• WHAT THE EXERCISE ASKS
What you return should match the records below exactly.

• SUPPLIED DATA
____

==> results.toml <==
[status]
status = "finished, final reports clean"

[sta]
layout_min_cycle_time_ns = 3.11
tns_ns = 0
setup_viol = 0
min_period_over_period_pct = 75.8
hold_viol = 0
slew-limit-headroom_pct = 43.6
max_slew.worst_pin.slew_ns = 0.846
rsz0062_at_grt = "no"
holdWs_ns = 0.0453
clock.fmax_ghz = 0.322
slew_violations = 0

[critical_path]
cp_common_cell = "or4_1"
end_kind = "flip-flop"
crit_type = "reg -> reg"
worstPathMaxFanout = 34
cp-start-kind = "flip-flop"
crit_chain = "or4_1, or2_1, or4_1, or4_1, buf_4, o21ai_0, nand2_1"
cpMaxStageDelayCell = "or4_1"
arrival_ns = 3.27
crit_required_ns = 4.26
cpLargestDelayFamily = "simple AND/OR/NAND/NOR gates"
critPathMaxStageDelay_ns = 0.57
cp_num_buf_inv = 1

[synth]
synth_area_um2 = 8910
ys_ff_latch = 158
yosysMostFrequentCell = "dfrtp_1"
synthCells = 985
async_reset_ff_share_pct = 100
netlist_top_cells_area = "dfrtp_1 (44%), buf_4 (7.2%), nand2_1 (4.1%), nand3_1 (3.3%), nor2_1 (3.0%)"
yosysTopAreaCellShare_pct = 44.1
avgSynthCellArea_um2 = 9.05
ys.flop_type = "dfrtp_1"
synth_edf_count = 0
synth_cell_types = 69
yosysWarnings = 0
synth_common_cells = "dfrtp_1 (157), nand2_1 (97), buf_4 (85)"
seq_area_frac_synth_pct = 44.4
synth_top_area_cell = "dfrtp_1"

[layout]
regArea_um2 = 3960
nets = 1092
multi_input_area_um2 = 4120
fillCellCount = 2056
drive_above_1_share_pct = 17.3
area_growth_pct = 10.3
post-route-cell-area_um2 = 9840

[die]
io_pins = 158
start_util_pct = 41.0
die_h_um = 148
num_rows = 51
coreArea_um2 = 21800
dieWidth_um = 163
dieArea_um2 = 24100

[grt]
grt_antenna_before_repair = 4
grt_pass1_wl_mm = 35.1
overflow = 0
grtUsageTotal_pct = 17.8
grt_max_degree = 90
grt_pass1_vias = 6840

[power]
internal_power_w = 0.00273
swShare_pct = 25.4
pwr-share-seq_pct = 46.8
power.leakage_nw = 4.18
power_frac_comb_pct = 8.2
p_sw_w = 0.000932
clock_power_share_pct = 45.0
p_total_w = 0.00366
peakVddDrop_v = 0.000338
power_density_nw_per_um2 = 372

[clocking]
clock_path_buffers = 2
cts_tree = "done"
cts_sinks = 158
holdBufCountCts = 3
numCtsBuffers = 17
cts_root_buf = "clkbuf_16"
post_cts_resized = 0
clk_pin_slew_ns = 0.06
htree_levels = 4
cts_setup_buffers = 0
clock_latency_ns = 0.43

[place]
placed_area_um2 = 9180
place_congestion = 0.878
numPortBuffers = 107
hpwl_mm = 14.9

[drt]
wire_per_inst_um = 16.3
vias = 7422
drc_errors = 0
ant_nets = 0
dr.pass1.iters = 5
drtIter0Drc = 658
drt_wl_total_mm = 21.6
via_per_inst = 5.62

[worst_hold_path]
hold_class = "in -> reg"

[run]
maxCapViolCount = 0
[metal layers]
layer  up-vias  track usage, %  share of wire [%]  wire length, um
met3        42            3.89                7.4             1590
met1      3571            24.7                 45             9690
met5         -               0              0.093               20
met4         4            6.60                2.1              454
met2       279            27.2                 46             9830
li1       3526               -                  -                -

____

• TASK ANSWER
==> results.toml <==
[status]
status = "finished, final reports clean"

[sta]
layout_min_cycle_time_ns = 3.11
tns_ns = 0
setup_viol = 0
min_period_over_period_pct = 75.8
hold_viol = 0
slew-limit-headroom_pct = 43.6
max_slew.worst_pin.slew_ns = 0.846
rsz0062_at_grt = "no"
holdWs_ns = 0.0453
clock.fmax_ghz = 0.322
slew_violations = 0

[critical_path]
cp_common_cell = "or4_1"
end_kind = "flip-flop"
crit_type = "reg -> reg"
worstPathMaxFanout = 34
cp-start-kind = "flip-flop"
crit_chain = "or4_1, or2_1, or4_1, or4_1, buf_4, o21ai_0, nand2_1"
cpMaxStageDelayCell = "or4_1"
arrival_ns = 3.27
crit_required_ns = 4.26
cpLargestDelayFamily = "simple AND/OR/NAND/NOR gates"
critPathMaxStageDelay_ns = 0.57
cp_num_buf_inv = 1

[synth]
synth_area_um2 = 8910
ys_ff_latch = 158
yosysMostFrequentCell = "dfrtp_1"
synthCells = 985
async_reset_ff_share_pct = 100
netlist_top_cells_area = "dfrtp_1 (44%), buf_4 (7.2%), nand2_1 (4.1%), nand3_1 (3.3%), nor2_1 (3.0%)"
yosysTopAreaCellShare_pct = 44.1
avgSynthCellArea_um2 = 9.05
ys.flop_type = "dfrtp_1"
synth_edf_count = 0
synth_cell_types = 69
yosysWarnings = 0
synth_common_cells = "dfrtp_1 (157), nand2_1 (97), buf_4 (85)"
seq_area_frac_synth_pct = 44.4
synth_top_area_cell = "dfrtp_1"

[layout]
regArea_um2 = 3960
nets = 1092
multi_input_area_um2 = 4120
fillCellCount = 2056
drive_above_1_share_pct = 17.3
area_growth_pct = 10.3
post-route-cell-area_um2 = 9840

[die]
io_pins = 158
start_util_pct = 41.0
die_h_um = 148
num_rows = 51
coreArea_um2 = 21800
dieWidth_um = 163
dieArea_um2 = 24100

[grt]
grt_antenna_before_repair = 4
grt_pass1_wl_mm = 35.1
overflow = 0
grtUsageTotal_pct = 17.8
grt_max_degree = 90
grt_pass1_vias = 6840

[power]
internal_power_w = 0.00273
swShare_pct = 25.4
pwr-share-seq_pct = 46.8
power.leakage_nw = 4.18
power_frac_comb_pct = 8.2
p_sw_w = 0.000932
clock_power_share_pct = 45.0
p_total_w = 0.00366
peakVddDrop_v = 0.000338
power_density_nw_per_um2 = 372

[clocking]
clock_path_buffers = 2
cts_tree = "done"
cts_sinks = 158
holdBufCountCts = 3
numCtsBuffers = 17
cts_root_buf = "clkbuf_16"
post_cts_resized = 0
clk_pin_slew_ns = 0.06
htree_levels = 4
cts_setup_buffers = 0
clock_latency_ns = 0.43

[place]
placed_area_um2 = 9180
place_congestion = 0.878
numPortBuffers = 107
hpwl_mm = 14.9

[drt]
wire_per_inst_um = 16.3
vias = 7422
drc_errors = 0
ant_nets = 0
dr.pass1.iters = 5
drtIter0Drc = 658
drt_wl_total_mm = 21.6
via_per_inst = 5.62

[worst_hold_path]
hold_class = "in -> reg"

[run]
maxCapViolCount = 0
[metal layers]
layer  up-vias  track usage, %  share of wire [%]  wire length, um
met3        42            3.89                7.4             1590
met1      3571            24.7                 45             9690
met5         -               0              0.093               20
met4         4            6.60                2.1              454
met2       279            27.2                 46             9830
li1       3526               -                  -                -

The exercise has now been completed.